»»

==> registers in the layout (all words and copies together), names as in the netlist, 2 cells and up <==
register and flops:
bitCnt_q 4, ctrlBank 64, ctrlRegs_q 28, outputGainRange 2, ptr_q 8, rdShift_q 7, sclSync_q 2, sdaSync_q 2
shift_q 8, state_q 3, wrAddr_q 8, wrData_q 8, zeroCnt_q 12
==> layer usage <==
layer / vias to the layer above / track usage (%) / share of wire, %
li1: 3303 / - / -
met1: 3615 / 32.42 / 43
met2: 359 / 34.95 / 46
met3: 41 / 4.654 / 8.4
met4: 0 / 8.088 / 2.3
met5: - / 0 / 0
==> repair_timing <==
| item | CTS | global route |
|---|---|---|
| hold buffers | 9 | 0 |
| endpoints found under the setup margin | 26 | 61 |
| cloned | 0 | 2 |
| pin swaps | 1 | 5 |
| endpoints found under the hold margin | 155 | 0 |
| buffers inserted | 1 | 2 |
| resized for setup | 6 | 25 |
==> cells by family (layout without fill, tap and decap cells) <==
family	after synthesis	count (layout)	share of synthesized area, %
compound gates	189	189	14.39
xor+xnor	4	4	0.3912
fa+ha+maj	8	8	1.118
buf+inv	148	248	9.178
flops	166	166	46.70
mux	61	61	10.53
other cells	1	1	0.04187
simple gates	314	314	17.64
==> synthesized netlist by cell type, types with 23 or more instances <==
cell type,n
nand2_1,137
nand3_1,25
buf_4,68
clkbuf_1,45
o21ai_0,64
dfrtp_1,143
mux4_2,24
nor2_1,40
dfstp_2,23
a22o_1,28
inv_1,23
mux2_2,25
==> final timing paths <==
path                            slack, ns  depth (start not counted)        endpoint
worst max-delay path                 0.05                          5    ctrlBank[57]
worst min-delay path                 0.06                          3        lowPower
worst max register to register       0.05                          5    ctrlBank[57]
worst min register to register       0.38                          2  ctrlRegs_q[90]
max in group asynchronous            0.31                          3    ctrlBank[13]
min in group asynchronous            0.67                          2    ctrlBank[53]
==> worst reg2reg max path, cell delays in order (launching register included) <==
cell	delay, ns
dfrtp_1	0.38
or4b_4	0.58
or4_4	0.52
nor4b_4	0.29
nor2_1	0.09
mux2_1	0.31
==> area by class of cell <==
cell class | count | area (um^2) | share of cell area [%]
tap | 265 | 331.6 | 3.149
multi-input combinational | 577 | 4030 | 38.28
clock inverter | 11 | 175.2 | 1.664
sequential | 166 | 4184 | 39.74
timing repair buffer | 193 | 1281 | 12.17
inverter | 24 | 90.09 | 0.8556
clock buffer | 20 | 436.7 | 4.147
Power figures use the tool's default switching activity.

««
»»

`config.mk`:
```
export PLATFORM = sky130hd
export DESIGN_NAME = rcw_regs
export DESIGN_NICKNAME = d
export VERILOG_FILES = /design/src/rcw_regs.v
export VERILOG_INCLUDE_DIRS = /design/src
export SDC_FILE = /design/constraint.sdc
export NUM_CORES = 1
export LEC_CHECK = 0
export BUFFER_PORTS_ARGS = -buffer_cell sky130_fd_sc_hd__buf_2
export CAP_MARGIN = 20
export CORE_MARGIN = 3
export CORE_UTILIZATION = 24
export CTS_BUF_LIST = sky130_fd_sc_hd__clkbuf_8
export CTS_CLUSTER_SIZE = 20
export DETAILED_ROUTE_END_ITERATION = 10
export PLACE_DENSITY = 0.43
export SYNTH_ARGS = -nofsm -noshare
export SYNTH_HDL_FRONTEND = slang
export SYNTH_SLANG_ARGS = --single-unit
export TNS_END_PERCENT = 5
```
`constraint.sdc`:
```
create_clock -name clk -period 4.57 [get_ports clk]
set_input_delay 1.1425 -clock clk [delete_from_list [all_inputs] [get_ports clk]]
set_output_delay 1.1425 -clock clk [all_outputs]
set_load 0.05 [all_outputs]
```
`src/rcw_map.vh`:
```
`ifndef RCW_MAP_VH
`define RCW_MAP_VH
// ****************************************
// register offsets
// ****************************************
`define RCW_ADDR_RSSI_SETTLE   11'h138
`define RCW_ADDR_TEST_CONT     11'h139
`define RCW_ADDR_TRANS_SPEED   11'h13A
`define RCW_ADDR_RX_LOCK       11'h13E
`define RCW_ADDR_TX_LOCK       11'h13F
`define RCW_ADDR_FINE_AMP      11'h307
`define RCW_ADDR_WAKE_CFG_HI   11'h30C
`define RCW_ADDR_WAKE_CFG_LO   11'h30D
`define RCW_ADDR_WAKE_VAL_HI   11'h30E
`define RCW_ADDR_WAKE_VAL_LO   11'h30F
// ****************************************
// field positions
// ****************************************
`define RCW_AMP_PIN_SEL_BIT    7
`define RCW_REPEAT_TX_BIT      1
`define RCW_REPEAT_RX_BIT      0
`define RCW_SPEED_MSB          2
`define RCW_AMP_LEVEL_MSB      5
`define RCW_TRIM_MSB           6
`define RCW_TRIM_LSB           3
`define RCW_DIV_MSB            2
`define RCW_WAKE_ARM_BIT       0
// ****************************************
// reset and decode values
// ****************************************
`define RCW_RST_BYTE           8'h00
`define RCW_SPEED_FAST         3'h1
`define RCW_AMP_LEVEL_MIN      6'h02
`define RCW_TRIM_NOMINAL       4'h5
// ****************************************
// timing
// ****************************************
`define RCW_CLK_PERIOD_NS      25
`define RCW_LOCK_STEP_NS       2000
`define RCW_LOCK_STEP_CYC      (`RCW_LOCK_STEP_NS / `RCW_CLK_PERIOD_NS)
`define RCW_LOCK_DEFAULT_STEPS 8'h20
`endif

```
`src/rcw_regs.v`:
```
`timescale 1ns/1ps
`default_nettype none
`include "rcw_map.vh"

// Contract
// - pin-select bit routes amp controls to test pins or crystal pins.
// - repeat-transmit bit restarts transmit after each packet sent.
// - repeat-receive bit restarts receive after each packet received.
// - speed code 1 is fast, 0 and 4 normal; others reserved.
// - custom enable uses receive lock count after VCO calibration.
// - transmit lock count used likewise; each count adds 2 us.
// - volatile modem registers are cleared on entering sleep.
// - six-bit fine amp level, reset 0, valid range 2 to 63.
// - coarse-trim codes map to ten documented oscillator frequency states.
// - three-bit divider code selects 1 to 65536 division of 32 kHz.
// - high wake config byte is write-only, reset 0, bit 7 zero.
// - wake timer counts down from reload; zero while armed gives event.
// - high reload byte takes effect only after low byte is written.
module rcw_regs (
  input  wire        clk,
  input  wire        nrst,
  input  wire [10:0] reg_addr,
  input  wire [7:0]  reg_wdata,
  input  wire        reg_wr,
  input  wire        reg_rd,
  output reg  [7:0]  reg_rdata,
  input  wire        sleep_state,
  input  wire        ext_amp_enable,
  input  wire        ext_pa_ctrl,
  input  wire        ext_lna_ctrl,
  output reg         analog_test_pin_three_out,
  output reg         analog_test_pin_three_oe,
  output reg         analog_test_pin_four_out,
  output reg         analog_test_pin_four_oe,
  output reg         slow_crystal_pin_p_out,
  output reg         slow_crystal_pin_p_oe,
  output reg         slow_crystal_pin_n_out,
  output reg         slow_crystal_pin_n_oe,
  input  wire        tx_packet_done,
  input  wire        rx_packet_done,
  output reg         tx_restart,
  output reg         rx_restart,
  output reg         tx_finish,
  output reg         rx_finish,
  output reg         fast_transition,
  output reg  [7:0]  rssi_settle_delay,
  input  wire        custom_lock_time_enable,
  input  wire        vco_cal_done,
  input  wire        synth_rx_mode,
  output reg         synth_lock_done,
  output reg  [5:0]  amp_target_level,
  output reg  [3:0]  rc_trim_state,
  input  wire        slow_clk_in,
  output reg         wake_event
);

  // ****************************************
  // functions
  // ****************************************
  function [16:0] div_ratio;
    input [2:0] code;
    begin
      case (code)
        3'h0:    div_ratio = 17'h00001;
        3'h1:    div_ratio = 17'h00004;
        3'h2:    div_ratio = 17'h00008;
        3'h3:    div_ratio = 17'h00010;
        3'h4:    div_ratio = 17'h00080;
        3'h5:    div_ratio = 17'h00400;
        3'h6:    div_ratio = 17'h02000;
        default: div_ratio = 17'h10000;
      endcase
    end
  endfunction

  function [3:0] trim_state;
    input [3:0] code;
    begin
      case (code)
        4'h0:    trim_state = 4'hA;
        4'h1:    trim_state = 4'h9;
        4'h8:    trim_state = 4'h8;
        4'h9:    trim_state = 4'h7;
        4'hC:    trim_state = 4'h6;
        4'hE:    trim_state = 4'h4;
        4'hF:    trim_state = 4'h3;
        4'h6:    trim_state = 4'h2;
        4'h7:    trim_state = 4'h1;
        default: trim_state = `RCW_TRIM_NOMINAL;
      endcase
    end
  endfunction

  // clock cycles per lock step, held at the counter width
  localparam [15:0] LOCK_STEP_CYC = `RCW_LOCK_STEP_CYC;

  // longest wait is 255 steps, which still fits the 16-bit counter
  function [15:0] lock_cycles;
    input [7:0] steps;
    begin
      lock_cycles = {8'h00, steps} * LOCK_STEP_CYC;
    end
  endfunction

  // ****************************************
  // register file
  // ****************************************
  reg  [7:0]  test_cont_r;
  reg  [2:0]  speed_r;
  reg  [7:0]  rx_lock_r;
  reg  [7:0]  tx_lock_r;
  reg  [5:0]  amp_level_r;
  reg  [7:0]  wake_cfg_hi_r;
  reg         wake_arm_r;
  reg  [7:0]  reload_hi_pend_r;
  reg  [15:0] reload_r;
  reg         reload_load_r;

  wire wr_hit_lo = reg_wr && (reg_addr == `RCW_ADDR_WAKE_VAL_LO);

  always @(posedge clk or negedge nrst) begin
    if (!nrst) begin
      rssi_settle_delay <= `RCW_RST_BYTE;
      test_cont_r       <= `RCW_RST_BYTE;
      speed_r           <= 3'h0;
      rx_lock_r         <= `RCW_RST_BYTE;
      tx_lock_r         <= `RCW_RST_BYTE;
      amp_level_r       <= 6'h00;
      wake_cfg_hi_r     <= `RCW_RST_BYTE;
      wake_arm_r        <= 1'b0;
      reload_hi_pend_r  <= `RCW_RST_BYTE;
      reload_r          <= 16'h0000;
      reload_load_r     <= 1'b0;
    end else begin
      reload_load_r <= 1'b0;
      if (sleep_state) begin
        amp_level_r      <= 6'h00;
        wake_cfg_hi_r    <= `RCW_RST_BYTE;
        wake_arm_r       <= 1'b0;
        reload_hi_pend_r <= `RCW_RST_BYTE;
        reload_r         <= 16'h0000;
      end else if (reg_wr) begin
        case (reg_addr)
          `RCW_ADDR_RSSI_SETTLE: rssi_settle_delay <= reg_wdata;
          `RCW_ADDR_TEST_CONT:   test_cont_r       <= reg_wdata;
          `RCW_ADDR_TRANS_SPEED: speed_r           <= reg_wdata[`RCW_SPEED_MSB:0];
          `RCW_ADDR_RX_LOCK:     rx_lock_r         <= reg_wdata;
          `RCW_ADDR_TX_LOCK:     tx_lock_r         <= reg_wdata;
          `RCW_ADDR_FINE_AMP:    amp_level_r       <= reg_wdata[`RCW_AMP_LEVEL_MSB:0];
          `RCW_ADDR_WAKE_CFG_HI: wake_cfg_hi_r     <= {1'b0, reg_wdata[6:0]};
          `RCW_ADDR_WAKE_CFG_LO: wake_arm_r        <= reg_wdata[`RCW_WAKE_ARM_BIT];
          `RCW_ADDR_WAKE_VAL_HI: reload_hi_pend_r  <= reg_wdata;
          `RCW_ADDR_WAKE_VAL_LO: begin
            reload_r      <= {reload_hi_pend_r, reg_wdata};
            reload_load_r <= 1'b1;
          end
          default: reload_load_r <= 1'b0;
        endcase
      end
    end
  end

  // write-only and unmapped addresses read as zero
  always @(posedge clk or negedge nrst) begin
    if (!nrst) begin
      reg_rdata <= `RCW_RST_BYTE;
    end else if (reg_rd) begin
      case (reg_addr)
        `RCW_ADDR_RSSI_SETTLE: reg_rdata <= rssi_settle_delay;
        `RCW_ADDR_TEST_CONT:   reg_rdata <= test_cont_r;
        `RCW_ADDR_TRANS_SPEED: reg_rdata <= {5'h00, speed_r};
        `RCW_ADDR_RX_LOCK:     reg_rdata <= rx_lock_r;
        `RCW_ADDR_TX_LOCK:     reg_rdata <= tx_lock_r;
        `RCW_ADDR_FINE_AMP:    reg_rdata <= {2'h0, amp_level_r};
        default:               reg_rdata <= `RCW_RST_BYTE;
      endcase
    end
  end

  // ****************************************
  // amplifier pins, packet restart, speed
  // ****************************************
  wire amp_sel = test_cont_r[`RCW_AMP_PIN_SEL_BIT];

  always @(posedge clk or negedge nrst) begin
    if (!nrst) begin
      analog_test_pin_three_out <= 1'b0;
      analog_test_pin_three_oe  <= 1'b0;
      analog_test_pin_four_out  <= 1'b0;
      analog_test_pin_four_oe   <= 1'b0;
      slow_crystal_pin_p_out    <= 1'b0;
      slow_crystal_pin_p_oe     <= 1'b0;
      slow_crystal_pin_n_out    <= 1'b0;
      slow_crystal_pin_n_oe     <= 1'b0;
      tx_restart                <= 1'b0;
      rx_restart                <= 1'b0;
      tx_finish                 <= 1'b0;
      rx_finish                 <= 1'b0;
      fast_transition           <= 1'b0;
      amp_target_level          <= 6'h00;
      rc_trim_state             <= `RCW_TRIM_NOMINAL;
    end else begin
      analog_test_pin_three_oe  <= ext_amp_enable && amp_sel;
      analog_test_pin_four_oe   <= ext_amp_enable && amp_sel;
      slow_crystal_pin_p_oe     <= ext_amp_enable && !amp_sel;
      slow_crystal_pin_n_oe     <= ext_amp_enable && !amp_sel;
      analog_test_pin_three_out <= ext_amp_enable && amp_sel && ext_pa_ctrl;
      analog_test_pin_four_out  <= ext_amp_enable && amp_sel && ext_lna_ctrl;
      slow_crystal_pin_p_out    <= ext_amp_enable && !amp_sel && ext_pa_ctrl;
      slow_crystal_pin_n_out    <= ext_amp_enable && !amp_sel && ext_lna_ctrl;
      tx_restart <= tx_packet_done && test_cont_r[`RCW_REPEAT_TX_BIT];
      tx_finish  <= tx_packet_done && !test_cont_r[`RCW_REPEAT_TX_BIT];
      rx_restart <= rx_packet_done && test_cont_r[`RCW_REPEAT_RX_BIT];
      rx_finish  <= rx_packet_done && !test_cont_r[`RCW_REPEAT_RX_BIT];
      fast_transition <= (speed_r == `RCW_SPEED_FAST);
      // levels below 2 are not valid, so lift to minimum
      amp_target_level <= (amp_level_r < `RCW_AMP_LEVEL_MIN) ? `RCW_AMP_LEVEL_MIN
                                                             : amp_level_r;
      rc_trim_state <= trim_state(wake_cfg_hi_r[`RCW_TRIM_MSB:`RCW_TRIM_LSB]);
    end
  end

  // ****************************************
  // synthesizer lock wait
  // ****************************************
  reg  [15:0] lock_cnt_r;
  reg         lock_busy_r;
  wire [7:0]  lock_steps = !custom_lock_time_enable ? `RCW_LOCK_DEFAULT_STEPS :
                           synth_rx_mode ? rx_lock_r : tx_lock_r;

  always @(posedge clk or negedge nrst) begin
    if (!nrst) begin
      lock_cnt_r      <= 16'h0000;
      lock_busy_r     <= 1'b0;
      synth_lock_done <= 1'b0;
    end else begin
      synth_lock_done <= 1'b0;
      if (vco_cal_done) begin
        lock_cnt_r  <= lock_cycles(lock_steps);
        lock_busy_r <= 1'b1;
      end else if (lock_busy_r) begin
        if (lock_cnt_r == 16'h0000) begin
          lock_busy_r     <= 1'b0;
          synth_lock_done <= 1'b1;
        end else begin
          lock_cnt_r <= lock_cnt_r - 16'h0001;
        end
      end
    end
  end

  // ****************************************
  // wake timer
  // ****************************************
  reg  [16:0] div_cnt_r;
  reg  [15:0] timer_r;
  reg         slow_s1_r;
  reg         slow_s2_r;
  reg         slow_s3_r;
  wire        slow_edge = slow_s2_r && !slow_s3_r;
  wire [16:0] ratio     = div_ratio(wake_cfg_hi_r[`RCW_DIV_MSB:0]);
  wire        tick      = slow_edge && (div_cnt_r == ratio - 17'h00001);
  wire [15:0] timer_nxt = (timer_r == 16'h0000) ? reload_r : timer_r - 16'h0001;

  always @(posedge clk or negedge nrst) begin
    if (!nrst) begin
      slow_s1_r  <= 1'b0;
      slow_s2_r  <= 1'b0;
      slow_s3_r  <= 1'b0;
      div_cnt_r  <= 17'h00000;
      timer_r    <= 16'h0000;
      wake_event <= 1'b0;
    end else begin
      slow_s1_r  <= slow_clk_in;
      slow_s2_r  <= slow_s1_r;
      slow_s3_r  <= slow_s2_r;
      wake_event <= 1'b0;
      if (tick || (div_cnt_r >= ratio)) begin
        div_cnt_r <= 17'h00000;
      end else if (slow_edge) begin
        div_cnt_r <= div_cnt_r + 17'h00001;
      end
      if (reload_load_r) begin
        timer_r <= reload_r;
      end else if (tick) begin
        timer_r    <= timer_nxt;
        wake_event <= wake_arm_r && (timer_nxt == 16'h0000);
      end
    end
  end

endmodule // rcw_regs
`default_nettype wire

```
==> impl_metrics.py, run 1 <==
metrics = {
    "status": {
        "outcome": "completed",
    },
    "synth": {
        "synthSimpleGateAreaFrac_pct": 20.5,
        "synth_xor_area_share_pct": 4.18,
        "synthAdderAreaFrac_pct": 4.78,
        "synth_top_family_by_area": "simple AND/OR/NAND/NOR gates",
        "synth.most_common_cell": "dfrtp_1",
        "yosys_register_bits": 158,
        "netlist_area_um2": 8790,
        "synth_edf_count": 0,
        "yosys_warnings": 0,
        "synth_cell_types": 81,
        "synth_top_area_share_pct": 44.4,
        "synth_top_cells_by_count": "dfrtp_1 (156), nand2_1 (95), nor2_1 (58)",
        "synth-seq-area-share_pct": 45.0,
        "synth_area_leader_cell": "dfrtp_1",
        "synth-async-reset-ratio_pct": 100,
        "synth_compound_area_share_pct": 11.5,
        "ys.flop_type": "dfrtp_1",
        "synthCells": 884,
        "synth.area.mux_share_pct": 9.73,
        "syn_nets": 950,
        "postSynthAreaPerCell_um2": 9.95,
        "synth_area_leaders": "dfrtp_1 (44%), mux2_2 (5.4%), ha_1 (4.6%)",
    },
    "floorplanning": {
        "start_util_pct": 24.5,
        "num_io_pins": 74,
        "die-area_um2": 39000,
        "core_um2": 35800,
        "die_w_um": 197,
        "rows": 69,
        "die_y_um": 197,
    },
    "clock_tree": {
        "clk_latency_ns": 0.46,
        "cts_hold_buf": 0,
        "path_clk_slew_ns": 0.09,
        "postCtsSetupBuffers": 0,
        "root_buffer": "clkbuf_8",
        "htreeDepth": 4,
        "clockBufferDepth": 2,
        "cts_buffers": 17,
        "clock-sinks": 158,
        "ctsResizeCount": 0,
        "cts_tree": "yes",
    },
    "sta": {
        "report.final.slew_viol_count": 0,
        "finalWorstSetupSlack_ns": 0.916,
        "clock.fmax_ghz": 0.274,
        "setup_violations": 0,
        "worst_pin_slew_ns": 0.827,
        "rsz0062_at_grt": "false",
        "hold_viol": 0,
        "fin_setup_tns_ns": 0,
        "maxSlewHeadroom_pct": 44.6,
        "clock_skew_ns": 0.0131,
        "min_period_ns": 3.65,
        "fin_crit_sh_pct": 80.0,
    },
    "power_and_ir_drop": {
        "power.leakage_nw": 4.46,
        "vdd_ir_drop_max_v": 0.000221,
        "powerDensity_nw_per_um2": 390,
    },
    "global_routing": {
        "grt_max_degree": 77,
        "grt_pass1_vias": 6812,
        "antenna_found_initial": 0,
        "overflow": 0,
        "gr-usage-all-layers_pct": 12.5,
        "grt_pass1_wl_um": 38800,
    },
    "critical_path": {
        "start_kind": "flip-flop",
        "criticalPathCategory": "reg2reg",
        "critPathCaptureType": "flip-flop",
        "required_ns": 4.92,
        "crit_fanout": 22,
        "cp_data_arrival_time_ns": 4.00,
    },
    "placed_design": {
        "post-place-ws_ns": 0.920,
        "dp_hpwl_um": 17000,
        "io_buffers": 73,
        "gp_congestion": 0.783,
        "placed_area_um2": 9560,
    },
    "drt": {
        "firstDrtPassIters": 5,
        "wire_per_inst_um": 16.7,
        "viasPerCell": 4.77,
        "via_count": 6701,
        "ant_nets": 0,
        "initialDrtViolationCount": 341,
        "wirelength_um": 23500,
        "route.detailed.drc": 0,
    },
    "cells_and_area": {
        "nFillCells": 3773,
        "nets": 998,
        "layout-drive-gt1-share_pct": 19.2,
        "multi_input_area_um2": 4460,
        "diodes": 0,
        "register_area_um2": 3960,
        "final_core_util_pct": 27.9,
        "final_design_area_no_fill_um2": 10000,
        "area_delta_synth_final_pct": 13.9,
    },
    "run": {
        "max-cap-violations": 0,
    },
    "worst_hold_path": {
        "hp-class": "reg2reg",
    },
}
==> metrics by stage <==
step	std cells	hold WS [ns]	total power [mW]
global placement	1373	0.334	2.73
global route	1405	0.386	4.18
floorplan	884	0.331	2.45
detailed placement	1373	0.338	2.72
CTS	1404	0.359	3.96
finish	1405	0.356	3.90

««

* What you need to do *
Whenever the word "ctrlBank" turns up in a line of the listing above, copy the line.

* Task response *
bitCnt_q 4, ctrlBank 64, ctrlRegs_q 28, outputGainRange 2, ptr_q 8, rdShift_q 7, sclSync_q 2, sdaSync_q 2
worst max-delay path                 0.05                          5    ctrlBank[57]
worst max register to register       0.05                          5    ctrlBank[57]
max in group asynchronous            0.31                          3    ctrlBank[13]
min in group asynchronous            0.67                          2    ctrlBank[53]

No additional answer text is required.